Looking toward the next 50 years of science

I AM delighted that we are now at the point where we can mark the 50th anniversary of the BT Young Scientist this year.

Looking toward the next 50 years of science

This exhibition and competition has become a centrepiece in the academic and social calendar for students right throughout the country. We have been inspired, enthralled, impressed, and gobsmacked by inventions and projects down throughout the past half-century. The next step is to harness that ingenuity and talent and to utilise it for the knowledge economy we are rebuilding in Ireland 2.0.

I recently launched the Irish leg of Horizon 2020 — an €80bn package for research and industry collaboration across the EU. I have set an ambitious target of €1.25bn for Ireland’s research community to achieve.

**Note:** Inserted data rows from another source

--- config.mk ---
export PLATFORM = sky130hd
export DESIGN_NAME = riscboy_ppu_busarb
export DESIGN_NICKNAME = d
export VERILOG_FILES = /design/src/rtl/riscboy_ppu_busarb_pkg.sv /design/src/rtl/riscboy_ppu_busarb_fifo.sv /design/src/rtl/riscboy_ppu_busarb.sv
export SDC_FILE = /design/constraint.sdc
export NUM_CORES = 1
export LEC_CHECK = 0
export CAP_MARGIN = 10
export CORE_MARGIN = 2
export CORE_UTILIZATION = 35
export DETAILED_ROUTE_END_ITERATION = 10
export HOLD_SLACK_MARGIN = 0.08
export PLACE_DENSITY = 0.87
export SETUP_SLACK_MARGIN = 0.02
export SYNTH_ARGS = -nofsm -noshare
export SYNTH_HDL_FRONTEND = slang
export SYNTH_SLANG_ARGS = --single-unit
--- constraint.sdc ---
create_clock -name clk -period 3.95 [get_ports clk]
set_clock_uncertainty 0.15 [all_clocks]
set_input_delay 0.79 -clock clk [delete_from_list [all_inputs] [get_ports clk]]
set_output_delay 0.79 -clock clk [all_outputs]
set_load 0.005 [all_outputs]
--- src/rtl/riscboy_ppu_busarb_pkg.sv ---
// Shared constants for the PPU bus arbiter: requester indices, tag width and lock states.
package riscboy_ppu_busarb_pkg;

    localparam int unsigned PPU_BUSARB_REQ_CMD     = 0;
    localparam int unsigned PPU_BUSARB_REQ_TILEMAP = 1;
    localparam int unsigned PPU_BUSARB_REQ_PIXEL   = 2;

    localparam int unsigned N_BUSARB_REQ = 3;
    localparam int unsigned W_BUSARB_TAG = $clog2(N_BUSARB_REQ);

    localparam logic LOCK_UNLOCKED = 1'b0;
    localparam logic LOCK_LOCKED   = 1'b1;

endpackage

--- src/rtl/riscboy_ppu_busarb_fifo.sv ---
// In-order tag FIFO for the bus arbiter; pointers wrap modulo DEPTH (need not be a power of 2).
module riscboy_ppu_busarb_fifo #(
    parameter int unsigned DEPTH = 4,
    parameter int unsigned WIDTH = 2
) (
    input  logic             clk,
    input  logic             rst_n,
    input  logic             flush_i,
    input  logic             push_i,
    input  logic [WIDTH-1:0] wdata_i,
    input  logic             pop_i,
    output logic [WIDTH-1:0] rdata_o,
    output logic             full_o,
    output logic             empty_o
);

    localparam int unsigned W_PTR   = $clog2(DEPTH);
    localparam int unsigned W_LEVEL = $clog2(DEPTH + 1);

    logic [WIDTH-1:0]   mem_q [DEPTH];
    logic [W_PTR-1:0]   wptr_q, wptr_d;
    logic [W_PTR-1:0]   rptr_q, rptr_d;
    logic [W_LEVEL-1:0] level_q, level_d;
    logic               do_push, do_pop;

    assign full_o  = (level_q == W_LEVEL'(DEPTH));
    assign empty_o = (level_q == '0);
    assign do_push = push_i & ~full_o;
    assign do_pop  = pop_i & ~empty_o;
    assign rdata_o = mem_q[rptr_q];

    always_comb begin
        wptr_d  = wptr_q;
        rptr_d  = rptr_q;
        level_d = level_q;
        if (flush_i) begin
            wptr_d  = '0;
            rptr_d  = '0;
            level_d = '0;
        end else begin
            if (do_push) begin
                wptr_d = (wptr_q == W_PTR'(DEPTH - 1)) ? '0 : wptr_q + 1'b1;
            end
            if (do_pop) begin
                rptr_d = (rptr_q == W_PTR'(DEPTH - 1)) ? '0 : rptr_q + 1'b1;
            end
            case ({do_push, do_pop})
                2'b10:   level_d = level_q + 1'b1;
                2'b01:   level_d = level_q - 1'b1;
                default: level_d = level_q;
            endcase
        end
    end

    always_ff @(posedge clk or negedge rst_n) begin
        if (!rst_n) begin
            wptr_q  <= '0;
            rptr_q  <= '0;
            level_q <= '0;
        end else begin
            wptr_q  <= wptr_d;
            rptr_q  <= rptr_d;
            level_q <= level_d;
        end
    end

    always_ff @(posedge clk) begin
        if (do_push) begin
            mem_q[wptr_q] <= wdata_i;
        end
    end

endmodule
[src/rtl/mannix_dispatch_pkg.sv]
// Shared types and width helpers for the mannix job dispatcher.
package mannix_dispatch_pkg;

  typedef enum logic [1:0] {
    IDLE = 2'd0,
    GO   = 2'd1,
    WAIT = 2'd2,
    CMPL = 2'd3
  } ch_state_e;

  localparam int JOB_TAG_W  = 8;
  localparam int JOB_DESC_W = 64;

  typedef struct packed {
    logic [JOB_TAG_W-1:0]  tag;
    logic [JOB_DESC_W-1:0] desc;
  } job_t;

  function automatic int acc_id_w(input int n);
    return (n > 1) ? $clog2(n) : 1;
  endfunction

  function automatic int lvl_w(input int depth);
    return $clog2(depth) + 1;
  endfunction

endpackage

[src/rtl/mannix_job_fifo.sv]
// Per-channel job queue: synchronous FIFO with full/empty/occupancy.
// Pushes while full and pops while empty are ignored.
module mannix_job_fifo
  import mannix_dispatch_pkg::*;
#(
  parameter int  DEPTH  = 4,
  parameter type item_t = job_t
) (
  input  logic                     clk,
  input  logic                     rst,
  input  logic                     push,
  input  item_t                    din,
  input  logic                     pop,
  output item_t                    dout,
  output logic                     full,
  output logic                     empty,
  output logic [lvl_w(DEPTH)-1:0]  level
);

  localparam int PTR_W = $clog2(DEPTH);
  localparam int LW    = lvl_w(DEPTH);

  item_t            mem [DEPTH];
  logic [PTR_W-1:0] wr_ptr;
  logic [PTR_W-1:0] rd_ptr;
  logic [LW-1:0]    cnt;
  logic             do_push;
  logic             do_pop;

  assign full    = (cnt == LW'(DEPTH));
  assign empty   = (cnt == LW'(0));
  assign do_push = push && !full;
  assign do_pop  = pop && !empty;
  assign dout    = mem[rd_ptr];
  assign level   = cnt;

  // pointer and occupancy tracking
  always_ff @(posedge clk) begin
    if (rst) begin
      wr_ptr <= '0;
      rd_ptr <= '0;
      cnt    <= '0;
    end else begin
      if (do_push) wr_ptr <= wr_ptr + PTR_W'(1);
      else         wr_ptr <= wr_ptr;
      if (do_pop)  rd_ptr <= rd_ptr + PTR_W'(1);
      else         rd_ptr <= rd_ptr;
      case ({do_push, do_pop})
        2'b10:   cnt <= cnt + LW'(1);
        2'b01:   cnt <= cnt - LW'(1);
        default: cnt <= cnt;
      endcase
    end
  end

  // storage array, no reset needed
  always_ff @(posedge clk) begin
    if (do_push) mem[wr_ptr] <= din;
  end

endmodule

[src/rtl/mannix_job_dispatch.sv]
// Job dispatcher: per-channel descriptor queues, automatic go issue and a
// round-robin tagged completion stream. Optional watchdog: MANNIX_DISPATCH_TIMEOUT_EN.
module mannix_job_dispatch
  import mannix_dispatch_pkg::*;
#(
  parameter int NUM_ACC     = 3,
  parameter int Q_DEPTH     = 4,
  parameter int DESC_W      = JOB_DESC_W,
  parameter int TAG_W       = JOB_TAG_W,
  parameter int TIMEOUT_CYC = 65536
) (
  input  logic                                 clk,
  input  logic                                 rst,
  input  logic                                 sw_job_valid,
  output logic                                 sw_job_ready,
  input  logic [acc_id_w(NUM_ACC)-1:0]         sw_job_acc,
  input  logic [TAG_W-1:0]                     sw_job_tag,
  input  logic [DESC_W-1:0]                    sw_job_desc,
  output logic                                 sw_err,
  input  logic                                 sw_err_clr,
  output logic [NUM_ACC-1:0]                   acc_go,
  output logic [NUM_ACC*DESC_W-1:0]            acc_desc,
  input  logic [NUM_ACC-1:0]                   acc_busy,
  input  logic [NUM_ACC-1:0]                   acc_done,
  output logic                                 cmp_valid,
  input  logic                                 cmp_ready,
  output logic [acc_id_w(NUM_ACC)-1:0]         cmp_acc,
  output logic [TAG_W-1:0]                     cmp_tag,
  output logic                                 cmp_timeout,
  output logic [NUM_ACC*lvl_w(Q_DEPTH)-1:0]    q_level
);

  localparam int ACC_ID_W = acc_id_w(NUM_ACC);
  localparam int LVL_W    = lvl_w(Q_DEPTH);

  typedef struct packed {
    logic [TAG_W-1:0]  tag;
    logic [DESC_W-1:0] desc;
  } ch_job_t;

  ch_job_t                         push_job;
  logic [NUM_ACC-1:0]              full;
  logic [NUM_ACC-1:0]              empty;
  logic [NUM_ACC-1:0]              push;
  logic [NUM_ACC-1:0]              pop;
  logic [NUM_ACC-1:0]              in_cmpl;
  logic [NUM_ACC-1:0]              tmo_flag;
  logic [NUM_ACC-1:0]              gnt_hs;
  logic [NUM_ACC-1:0][TAG_W-1:0]   tag_all;
  logic                            id_bad;
  logic                            sel_full;
  logic                            found;
  logic                            hs;
  logic [ACC_ID_W-1:0]             rr_ptr;
  logic [ACC_ID_W-1:0]             grant;
  int                              idx;

  assign push_job = '{tag: sw_job_tag, desc: sw_job_desc};

  // push acceptance; a full queue blocks even if it pops this cycle
  always_comb begin
    id_bad   = {1'b0, sw_job_acc} >= (ACC_ID_W + 1)'(NUM_ACC);
    sel_full = 1'b0;
    push     = '0;
    for (int i = 0; i < NUM_ACC; i++) begin
      sel_full = sel_full | (full[i] & (sw_job_acc == ACC_ID_W'(i)));
    end
    sw_job_ready = !rst && (id_bad || !sel_full);
    for (int i = 0; i < NUM_ACC; i++) begin
      push[i] = sw_job_valid && sw_job_ready && !id_bad && (sw_job_acc == ACC_ID_W'(i));
    end
  end

  // sticky invalid-channel flag; clear wins over a same-cycle set
  always_ff @(posedge clk) begin
    if (rst)                                         sw_err <= 1'b0;
    else if (sw_err_clr)                             sw_err <= 1'b0;
    else if (sw_job_valid && sw_job_ready && id_bad) sw_err <= 1'b1;
    else                                             sw_err <= sw_err;
  end

  for (genvar g = 0; g < NUM_ACC; g++) begin : g_ch
    ch_job_t          head;
    ch_job_t          cur;
    ch_state_e        state;
    ch_state_e        nxt;
    logic             tmo_hit;
    logic [LVL_W-1:0] lvl;

    mannix_job_fifo #(
      .DEPTH  (Q_DEPTH),
      .item_t (ch_job_t)
    ) u_fifo (
      .clk   (clk),
      .rst   (rst),
      .push  (push[g]),
      .din   (push_job),
      .pop   (pop[g]),
      .dout  (head),
      .full  (full[g]),
      .empty (empty[g]),
      .level (lvl)
    );

    assign pop[g]     = (state == IDLE) && !empty[g] && !acc_busy[g];
    assign in_cmpl[g] = (state == CMPL);
    assign acc_go[g]  = (state == GO) && !rst;
    assign tag_all[g] = cur.tag;
    assign acc_desc[g*DESC_W +: DESC_W] = cur.desc;
    assign q_level[g*LVL_W +: LVL_W]    = lvl;

    // channel next state; done outside WAIT is ignored
    always_comb begin
      nxt = state;
      case (state)
        IDLE:    nxt = pop[g] ? GO : IDLE;
        GO:      nxt = WAIT;
        WAIT:    nxt = (acc_done[g] || tmo_hit) ? CMPL : WAIT;
        CMPL:    nxt = gnt_hs[g] ? IDLE : CMPL;
        default: nxt = IDLE;
      endcase
    end

    // channel state and in-flight job; cur keeps its value until the next pop
    always_ff @(posedge clk) begin
      if (rst) begin
        state <= IDLE;
        cur   <= '0;
      end else begin
        state <= nxt;
        if (pop[g]) cur <= head;
        else        cur <= cur;
      end
    end

`ifdef MANNIX_DISPATCH_TIMEOUT_EN
    localparam int CNT_W = $clog2(TIMEOUT_CYC) + 1;
    logic [CNT_W-1:0] wd_cnt;
    logic             tmo_q;

    assign tmo_hit     = (state == WAIT) && !acc_done[g] && (wd_cnt == CNT_W'(TIMEOUT_CYC - 1));
    assign tmo_flag[g] = tmo_q;

    // watchdog counter cleared on the pop that enters GO
    always_ff @(posedge clk) begin
      if (rst) begin
        wd_cnt <= '0;
        tmo_q  <= 1'b0;
      end else begin
        if (pop[g])              wd_cnt <= '0;
        else if (state == WAIT)  wd_cnt <= wd_cnt + CNT_W'(1);
        else                     wd_cnt <= wd_cnt;
        if ((state == WAIT) && (nxt == CMPL)) tmo_q <= tmo_hit;
        else                                  tmo_q <= tmo_q;
      end
    end
`else
    assign tmo_hit     = 1'b0;
    assign tmo_flag[g] = 1'b0;
`endif
  end

  // round-robin grant starting at rr_ptr over channels in CMPL
  always_comb begin
    found  = 1'b0;
    grant  = '0;
    idx    = 0;
    gnt_hs = '0;
    for (int off = 0; off < NUM_ACC; off++) begin
      idx = (int'(rr_ptr) + off) % NUM_ACC;
      if (!found && in_cmpl[idx]) begin
        found = 1'b1;
        grant = ACC_ID_W'(idx);
      end else begin
        found = found;
      end
    end
    cmp_valid   = found && !rst;
    hs          = cmp_valid && cmp_ready;
    cmp_acc     = grant;
    cmp_tag     = tag_all[grant];
    cmp_timeout = cmp_valid && tmo_flag[grant];
    for (int i = 0; i < NUM_ACC; i++) begin
      gnt_hs[i] = hs && (grant == ACC_ID_W'(i));
    end
  end

  // pointer moves past the winner only on handshake
  always_ff @(posedge clk) begin
    if (rst)     rr_ptr <= '0;
    else if (hs) rr_ptr <= (grant == ACC_ID_W'(NUM_ACC - 1)) ? '0 : grant + ACC_ID_W'(1);
    else         rr_ptr <= rr_ptr;
  end

endmodule

[config.mk]
export PLATFORM = sky130hd
export DESIGN_NAME = mannix_job_dispatch
export DESIGN_NICKNAME = d
export VERILOG_FILES = /design/src/rtl/mannix_dispatch_pkg.sv /design/src/rtl/mannix_job_fifo.sv /design/src/rtl/mannix_job_dispatch.sv
export SDC_FILE = /design/constraint.sdc
export NUM_CORES = 1
export LEC_CHECK = 0
export BUFFER_PORTS_ARGS = -buffer_cell sky130_fd_sc_hd__clkbuf_2
export CORE_AREA = 2 2 400 243
export CTS_BUF_LIST = sky130_fd_sc_hd__clkbuf_4 sky130_fd_sc_hd__clkbuf_8
export DETAILED_ROUTE_END_ITERATION = 10
export DIE_AREA = 0 0 402 245
export GPL_ROUTABILITY_DRIVEN = 1
export GPL_TIMING_DRIVEN = 0
export MAX_ROUTING_LAYER = met4
export PLACE_DENSITY_LB_ADDON = 0.1
export REMOVE_ABC_BUFFERS = 1
export SLEW_MARGIN = 10
export SYNTH_ARGS = -nofsm -noshare
export SYNTH_HDL_FRONTEND = slang
export SYNTH_SLANG_ARGS = --single-unit
[constraint.sdc]
create_clock -name clk -period 9.27 [get_ports clk]
set_clock_uncertainty 0.2 [all_clocks]
set_input_delay 0.927 -clock clk [delete_from_list [all_inputs] [get_ports clk]]
set_output_delay 0.927 -clock clk [all_outputs]
set_load 0.02 [all_outputs]
* Word level (Yosys, flattened, before mapping) *
Memory sizes are Yosys's and may differ from the RTL's. A register that Yosys moved wholly into a read port is not among the register bits.
Cells that the tools add are included.

operators by class
  add/sub/neg operators = 15
  div/mod/pow operators = 3
  magnitude comparators = 5
  eq/ne operators = 22
  multiplexer cells = 41
  bitwise logic cells = 5
  reduce and logical (&&, ||, !) cells = 57

operators with widths
  kind                   count
  $lt 32x4->1 const B    3
  $mod 32x3->32 const B  2
  $mod 3x3->32 const B   1
  $logic_and 1x1->1      30
  $pmux 2 s4             3
  $eq 2x2->1 const B     11
  $mux 1                 22
  $pmux 3 s2             3
  $bmux 8 s2             1
  $eq 2x1->1 const B     8
  $add 2x1->2 const B    7
  $logic_not 1->1        14
  $mux 2                 7
  $logic_not 2->1        5
  $add 3x1->3 const B    3
  $eq 3x3->1 const B     3
  $logic_not 3->1        3
  $sub 3x1->3 const B    3
  $bmux 1 s2             4
  $mux 8                 1
  $reduce_bool 2->1      3
  $add 2x1->3 const B    1
  $add 2x2->3 const B    1
  $and 1x1->1            3
  5 further kinds        6

storage, ports and cells
  bits in registers = 30
  memory bits (writable) = 864
  input bits = 85
  output and inout port bits = 218
  word-level logic and storage cells = 165
  memories = 3

memory list
  name                depth  width  rd ports  clocked after Yosys merged registers in  write ports  line                   text
  g_ch[0].u_fifo.mem  4      72     1         1                                        1            mannix_job_fifo.sv:23  item_t mem [DEPTH];
  g_ch[1].u_fifo.mem  4      72     1         1                                        1            mannix_job_fifo.sv:23
  g_ch[2].u_fifo.mem  4      72     1         1                                        1            mannix_job_fifo.sv:23

* Logic depth before layout (Yosys ltp) *
Gate-level depths: netlist (run 1).

  depth after elaboration = 16
  mapped depth = 10
  depth with buffers taken out = 9

* Hierarchy *
Synthesis (run 1) repeated with hierarchy kept, for this count alone.

second synthesis, totals
  cell total of the unflattened synthesis = 2551
  area, all modules = 42513.3 um^2

by module, submodules not included
  module               times used  cells each  area an instance (um^2)  sequential area each (um^2)
  mannix_job_fifo      3           430         10943.0                  8828.5
  mannix_job_dispatch  1           1261        9684.3                   4504.3

* Worst setup path before layout (run 1) *
OpenSTA, ideal clock, no wires.

  path type = input to register
  start = in sw_job_acc[1]
  end = mem g_ch[0].u_fifo.mem[0][0] (netlist name) (enable)
  library setup time = 0.438 ns
  data arrival time = 3.227 ns
  data required time = 8.632 ns
  slack = 5.405 ns
  stages = 3
  buffers on the path = 0
  path through = nor3b_1 > nor3b_2 > and2_1

between the ends
  cells in the longest elaborated chain, start to end = 13
  elaborated cells on any way between the ends = 19
  those cells by class = order compare (1); eq/ne (2); mux (2); bitwise (5); reduce/logical (9)

ends and longest elaborated chain
  what                                           line                                                  text
  from (decl)                                    mannix_job_dispatch.sv:16                             input logic [acc_id_w(NUM_ACC)-1:0] sw_job_acc,
  $eq 2x1->1 or $logic_not 2->1 (tied branches)  mannix_job_dispatch.sv:66, mannix_job_dispatch.sv:70
  $and 1x1->1                                    mannix_job_dispatch.sv:66                             sel_full = sel_full | (full[i] & (sw_job_acc == ACC_ID_W'(i)));
  $or 1x1->1 (2 in a row)                        mannix_job_dispatch.sv:66
  $logic_not 1->1                                mannix_job_dispatch.sv:68                             sw_job_ready = !rst && (id_bad || !sel_full);
  $logic_or 1x1->1                               mannix_job_dispatch.sv:68
  $logic_and 1x1->1                              mannix_job_dispatch.sv:68
  $logic_and 1x1->1 (2 in a row)                 mannix_job_dispatch.sv:70                             push[i] = sw_job_valid && sw_job_ready && !id_bad && (sw_job_acc == ACC_ID_W'(i));
  $logic_and 1x1->1 (*)                          mannix_job_dispatch.sv:70
  $logic_and 1x1->1 (*)                          mannix_job_fifo.sv:32                                 assign do_push = push && !full;
  $mux 1 (*)                                     mannix_job_fifo.sv:58                                 if (do_push) mem[wr_ptr] <= din;
  $mux 1 (not written as such) (*)               mannix_job_fifo.sv:58
  to (decl)                                      mannix_job_fifo.sv:23

Mark *: on every way between the ends. The rest lies on a longest branch, timed or not.

* Final worst setup path (run 1) *
  start = reg rr_ptr[0]
  end = out cmp_tag[5]

between the ends
  cells in the longest elaborated chain, start to end = 13
  elaborated cells on any way between the ends = 25
  those cells by class = add/sub (2); div (3); mux (16); reduce/logical (4)

ends and longest elaborated chain
  what                                                                    line                        text
  from (decl)                                                             mannix_job_dispatch.sv:54   logic [ACC_ID_W-1:0] rr_ptr;
  from (signal assigned)                                                  mannix_job_dispatch.sv:191  else if (hs) rr_ptr <= (grant == ACC_ID_W'(NUM_ACC - 1)) ? '0 : grant + ACC_ID_W'(1);
  from (signal assigned)                                                  mannix_job_dispatch.sv:192  else rr_ptr <= rr_ptr;
  parallel branches: the longest is 10 deep, another holds $mod 32x3->32  n/a
  $mux 2 (*)                                                              mannix_job_dispatch.sv:171  if (!found && in_cmpl[idx]) begin
  $bmux 8 s2 (*)                                                          mannix_job_dispatch.sv:181  cmp_tag = tag_all[grant];
  $mux 8 (not written as such) (*)                                        mannix_job_dispatch.sv:181
  to (decl)                                                               mannix_job_dispatch.sv:28   output logic [TAG_W-1:0] cmp_tag,

Mark *: on every way between the ends. The select of a mux whose other input is x is not followed.

==> impl_metrics.py, run 1 <==
metrics = {
    "setup_path": {
        "cp-end-kind": "output port",
        "cpPeakStageDelay_ns": 0.73,
        "cp_slowest_cell": "o2111a_1",
        "required_ns": 8.14,
        "critPathArrivalTime_ns": 3.60,
        "path_cells": "inv_1, ha_1, a21bo_1, nand2_1, o2111a_1, a221o_1, clkbuf_2",
        "crit_type": "reg -> out",
        "crit_fanout": 11,
        "worst_setup_path_start_kind": "flop",
    },
    "timing": {
        "max_freq_mhz": 212,
        "period_minus_slack_ns": 4.73,
        "slew_viol_final": 0,
        "finalHoldViolCount": 0,
        "fin_crit_sh_pct": 51.0,
        "tightest_slew_ns": 0.830,
        "relSlewSlack_pct": 44.7,
        "rsz0062_at_grt": "no",
        "setup_viol": 0,
    },
    "placement": {
        "dp.cells": 3774,
        "io_buffers": 301,
        "dp_hpwl_um": 59200,
        "placed_cell_area_um2": 44500,
        "gp_congestion": 0.726,
    },
    "floorplan": {
        "fp.dieH_um": 245,
        "rows": 88,
        "coreArea_um2": 95100,
        "io_pins": 303,
        "start_util_pct": 44.6,
        "die-area_um2": 98500,
        "dieWidth_um": 402,
    },
    "synth": {
        "ys_seq_area_share_pct": 72.7,
        "synthTopCellsByArea": "edfxtp_1 (61%), dfxtp_1 (12%), mux4_2 (11%), buf_4 (3.5%), nand2_1 (3.4%)",
        "synthFlopType": "edfxtp_1",
        "synthArstFlopShare_pct": 0,
        "ys.warnings.count": 0,
        "synth_fa_ha_area_share_pct": 0.642,
        "synthSimpleGateAreaFrac_pct": 5.29,
        "synth_mux_area_share_pct": 11.6,
        "synth_cells": 2494,
        "synth_top_area_cell": "edfxtp_1",
        "yosysTopAreaCellShare_pct": 61.1,
        "synth_seq_cells": 1110,
        "syn_area_um2": 42500,
        "yosys.cell_types.count": 54,
        "synth_compound_area_share_pct": 3.92,
        "synth.avg_cell_area_um2": 17.0,
        "synth_xor_area_share_pct": 0.309,
        "synth_top_family_by_area": "multiplexers",
        "synth_edf_count": 864,
    },
    "final_layout": {
        "stdcell_area_um2": 47800,
        "syn2layout_area_growth_pct": 12.7,
        "fin_nets": 2787,
        "drive_above_1_share_pct": 35.3,
        "nFillCells": 8089,
        "final_cell_count_no_fill": 4079,
    },
    "clock_tree": {
        "ctsRootBufferMaster": "clkbuf_8",
        "cts_num_sinks": 1110,
        "clk_path_buf_depth": 3,
        "cts_resized": 0,
        "htreeDepth": 4,
        "clkLatencyLatePin_ns": 0.83,
        "cts_tree": "yes",
        "cts.clk_slew.worst_paths_ns": 0.06,
        "cts_made_buffers": 165,
    },
    "global_routing": {
        "grt_pass1_vias": 22500,
        "grt_max_degree": 80,
        "grt_usage_pct": 22.4,
        "grt_pass1_wl_um": 153000,
        "antenna_found_initial": 3,
        "grt-ovfl-total": 0,
    },
    "routing": {
        "wl_per_cell_um": 26.1,
        "ant_nets": 0,
        "wl_um": 106000,
        "route.detailed.drc": 0,
        "dr_total_vias": 21800,
        "drt_iter0_markers": 1592,
        "via_per_inst": 5.35,
        "dr.pass1.iters": 5,
    },
    "run_status": {
        "outcome": "completed",
    },
    "worst_hold_path": {
        "hp-class": "in -> reg",
    },
    "pwr": {
        "p_leak_nw": 15.5,
        "powerDensity_nw_per_um2": 216,
        "ir_worst_vdd_mv": 0.127,
    },
    "flow_run": {
        "cap_violations": 0,
    },
}
## kinds of logic after synthesis
group | after synthesis
AOI/OAI and AO/OA | 264
xor gates and xnor gates | 15
adders and majority gates | 20
buffers and inverters | 348
DFF | 1110
muxes | 221
other | 1
and+or+nand+nor | 515
## sequential cells by signal (all words and copies together), names as in the netlist, 2 cells and up
name,count
g_ch.cur,24
g_ch.u_fifo.level,9
g_ch.u_fifo.mem,864
g_ch.u_fifo.rd_ptr,6
g_ch.u_fifo.wr_ptr,6
acc_desc,192
g_ch.state,6
rr_ptr,2
## worst max-delay path: cells and delay by family, from the launching register on
| kind | cells | cell delay [ns] |
|---|---|---|
| flip-flops | 1 | 0.34 |
| AND/OR/NAND/NOR | 1 | 0.43 |
| buffers and inverters | 2 | 0.25 |
| adder cells (fa/ha/maj) | 1 | 0.45 |
| AO/OA/AOI/OAI | 3 | 1.30 |
## report_power, final
group          total (mW)  internal (mW)  switching [mW]
clock network        4.05           2.19            1.86
registers            5.52           5.44          0.0808
logic               0.761          0.289           0.472
total                10.3           7.92            2.42
## synthesized netlist by cell type (all sizes together), types with 9 or more instances
cell type and n:
xnor2 9, clkbuf 50, buf 275, dfxtp 246, nor2 29, ha 17, mux4 216, nand2 439
inv 23, and2 14, edfxtp 864, a21oi 225
## cell type report
cell class                 instances  area, µm²  area share, %
sequential                      1110      30900           64.6
multi-input combinational       1036       9270           19.4
clock buffer                     263       3160           6.61
timing repair buffer             346       2620           5.48
tap                             1260       1580           3.30
clock inverter                    38        209          0.437
inverter                          23        101          0.212
antenna                            3       7.51         0.0157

Teamwork plays a special role, no matter what the project is you are working on. It does not matter whether that project is at post-primary for the BT Young Scientist, or at university and industry level for a research grant — teamwork counts. That is why we want industry and academia to work closer than ever. To produce research and work that lead to jobs. Not jobs in the distant future, but real jobs. We are already under way in opening Science Foundation Ireland research centres around the country, with academic and industry partners. Irish SMEs can engage in large collaborative projects, or seek support through a new dedicated SME instrument for highly innovative smaller companies. The amount of red tape has been slashed and a risk finance support for SMEs is being put in place to generate commercial value from their research, resulting in economic growth and job creation.

Horizon 2020 has an increased budget of nearly 30% in real terms compared with its predecessor, the Seventh Framework Programme for Research and Technological Development (FP7). Ireland was successful in achieving the national target of winning €600m in funding from FP7.

Closer to home, we are continually improving standards and are seeing results. The recent OECD PISA (Programme for International Student Assessment) results show in science, Irish students rank ninth out of 34 OECD countries, performing above the OECD average and up five places since 2009.

It is particularly encouraging to see the dramatic improvement of our 15-year-olds in science, and that Irish girls and boys are doing equally well on the science test. Teachers and students alike deserve great credit for this significant improvement.

While this is particular pleasing to see, challenges still remain. Those challenges will prove to be the solutions of tomorrow for today’s young scientists.

We have had 50 years of success with the BT Young Scientist; let us now look to the next 50 for more innovative thinking at a time when it is sorely needed.